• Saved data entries
• • • • • • •

===== src/sv/lasu_ctrl.sv =====
`timescale 1ns / 1ps
// Controller: decodes accepted words and sequences row passes and column steps.
// Depends on lasu_pkg.
module lasu_ctrl
  import lasu_pkg::*;
#(
  parameter int unsigned DK = 16,
  parameter int unsigned DV = 16
) (
  input  logic                                   clk_i,
  input  logic                                   rst_ni,
  input  logic                                   in_fire_i,
  input  action_e                                action_i,
  input  logic [5:0]                             idx_i,
  input  logic [1:0]                             head_i,
  input  logic [1:0]                             rule_i,
  input  logic [6:0]                             kd_i,
  input  logic [6:0]                             vd_i,
  input  logic [2:0]                             hg_i,
  input  sts_t                                   sts_i,
  output logic                                   ready_o,
  output cmd_t                                   cmd_o,
  output logic [((DK > 1) ? $clog2(DK) : 1)-1:0] row_rd_o,
  output logic [((DK > 1) ? $clog2(DK) : 1)-1:0] row_proc_o,
  output logic [((DV > 1) ? $clog2(DV) : 1)-1:0] col_o
);

  localparam int unsigned KW = (DK > 1) ? $clog2(DK) : 1;
  localparam int unsigned VW = (DV > 1) ? $clog2(DV) : 1;

  typedef enum logic [10:0] {
    S_IDLE   = 11'b000_0000_0001,
    S_DECAY  = 11'b000_0000_0010,
    S_RETR   = 11'b000_0000_0100,
    S_DDIFF  = 11'b000_0000_1000,
    S_DMUL   = 11'b000_0001_0000,
    S_DSTORE = 11'b000_0010_0000,
    S_UPDATE = 11'b000_0100_0000,
    S_QACC   = 11'b000_1000_0000,
    S_OROUND = 11'b001_0000_0000,
    S_OMUL   = 11'b010_0000_0000,
    S_OLOAD  = 11'b100_0000_0000
  } ctrl_state_e;

  ctrl_state_e    state_q, state_d;
  logic [6:0]     cnt_q, cnt_d, cnt_m1;
  logic [VW-1:0]  col_q, col_d;
  logic           gated, delta, pass_rd, pass_end, proc, col_last;
  logic [6:0]     idx7;

  assign gated    = (rule_i == RULE_GATED) || (rule_i == RULE_GATED_DELTA);
  assign delta    = (rule_i == RULE_DELTA) || (rule_i == RULE_GATED_DELTA);
  assign idx7     = {1'b0, idx_i};
  assign pass_rd  = (cnt_q < kd_i);
  assign pass_end = (cnt_q == kd_i);
  assign proc     = (cnt_q != 7'd0);
  assign cnt_m1   = cnt_q - 7'd1;
  assign col_last = (7'(col_q) == (vd_i - 7'd1));

  assign row_rd_o   = cnt_q[KW-1:0];
  assign row_proc_o = cnt_m1[KW-1:0];
  assign col_o      = col_q;

  always_comb begin
    state_d = state_q;
    cnt_d   = cnt_q;
    col_d   = col_q;
    cmd_o   = '0;
    ready_o = 1'b0;
    case (state_q)
      S_IDLE: begin
        ready_o = !sts_i.dec_busy;
        cnt_d   = 7'd0;
        col_d   = '0;
        if (in_fire_i) begin
          case (action_i)
            ACT_KEY: begin
              cmd_o.wr_key = (idx7 < kd_i);
            end
            ACT_VALUE: begin
              if (idx7 < vd_i) begin
                cmd_o.wr_value = 1'b1;
                if (idx7 == vd_i - 7'd1) begin
                  state_d = gated ? S_DECAY : (delta ? S_RETR : S_UPDATE);
                end
              end
            end
            ACT_QUERY: begin
              if ((idx7 < kd_i) && ({1'b0, head_i} < hg_i)) begin
                cmd_o.wr_query = 1'b1;
                if (idx7 == kd_i - 7'd1) begin
                  state_d = S_QACC;
                end
              end
            end
            ACT_CLEAR: cmd_o.clr = 1'b1;
            default: ;
          endcase
        end
      end
      S_DECAY: begin
        cmd_o.rd_en   = pass_rd;
        cmd_o.p_decay = proc;
        cnt_d         = cnt_q + 7'd1;
        if (pass_end) begin
          cnt_d   = 7'd0;
          state_d = delta ? S_RETR : S_UPDATE;
        end
      end
      S_RETR: begin
        cmd_o.rd_en = pass_rd;
        cmd_o.p_acc = proc;
        cmd_o.first = (cnt_q == 7'd1);
        cnt_d       = cnt_q + 7'd1;
        if (pass_end) begin
          cnt_d   = 7'd0;
          col_d   = '0;
          state_d = S_DDIFF;
        end
      end
      S_DDIFF: begin
        cmd_o.d_diff = 1'b1;
        state_d      = S_DMUL;
      end
      S_DMUL: begin
        cmd_o.d_mul = 1'b1;
        state_d     = S_DSTORE;
      end
      S_DSTORE: begin
        cmd_o.d_store = 1'b1;
        if (col_last) begin
          state_d = S_UPDATE;
        end else begin
          col_d   = col_q + VW'(1);
          state_d = S_DDIFF;
        end
      end
      S_UPDATE: begin
        cmd_o.rd_en    = pass_rd;
        cmd_o.p_update = proc;
        cnt_d          = cnt_q + 7'd1;
        if (pass_end) begin
          cnt_d   = 7'd0;
          state_d = S_IDLE;
        end
      end
      S_QACC: begin
        cmd_o.rd_en     = pass_rd;
        cmd_o.p_acc     = proc;
        cmd_o.use_query = 1'b1;
        cmd_o.first     = (cnt_q == 7'd1);
        cnt_d           = cnt_q + 7'd1;
        if (pass_end) begin
          cnt_d   = 7'd0;
          col_d   = '0;
          state_d = S_OROUND;
        end
      end
      S_OROUND: begin
        cmd_o.o_round = 1'b1;
        state_d       = S_OMUL;
      end
      S_OMUL: begin
        cmd_o.o_mul = 1'b1;
        state_d     = S_OLOAD;
      end
      S_OLOAD: begin
        if (sts_i.out_free) begin
          cmd_o.o_load = 1'b1;
          if (col_last) begin
            state_d = S_IDLE;
          end else begin
            col_d   = col_q + VW'(1);
            state_d = S_OROUND;
          end
        end
      end
      default: state_d = S_IDLE;
    endcase
  end

  always_ff @(posedge clk_i or negedge rst_ni) begin
    if (!rst_ni) begin
      state_q <= S_IDLE;
      cnt_q   <= 7'd0;
      col_q   <= '0;
    end else begin
      state_q <= state_d;
      cnt_q   <= cnt_d;
      col_q   <= col_d;
    end
  end

endmodule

• • • • • • •

• Task
From the opening line of the data above through the line that contains "typedef enum logic", please print each line as it stands and only those lines.

• Solution below
===== src/sv/lasu_ctrl.sv =====
`timescale 1ns / 1ps
// Controller: decodes accepted words and sequences row passes and column steps.
// Depends on lasu_pkg.
module lasu_ctrl
  import lasu_pkg::*;
#(
  parameter int unsigned DK = 16,
  parameter int unsigned DV = 16
) (
  input  logic                                   clk_i,
  input  logic                                   rst_ni,
  input  logic                                   in_fire_i,
  input  action_e                                action_i,
  input  logic [5:0]                             idx_i,
  input  logic [1:0]                             head_i,
  input  logic [1:0]                             rule_i,
  input  logic [6:0]                             kd_i,
  input  logic [6:0]                             vd_i,
  input  logic [2:0]                             hg_i,
  input  sts_t                                   sts_i,
  output logic                                   ready_o,
  output cmd_t                                   cmd_o,
  output logic [((DK > 1) ? $clog2(DK) : 1)-1:0] row_rd_o,
  output logic [((DK > 1) ? $clog2(DK) : 1)-1:0] row_proc_o,
  output logic [((DV > 1) ? $clog2(DV) : 1)-1:0] col_o
);

  localparam int unsigned KW = (DK > 1) ? $clog2(DK) : 1;
  localparam int unsigned VW = (DV > 1) ? $clog2(DV) : 1;

  typedef enum logic [10:0] {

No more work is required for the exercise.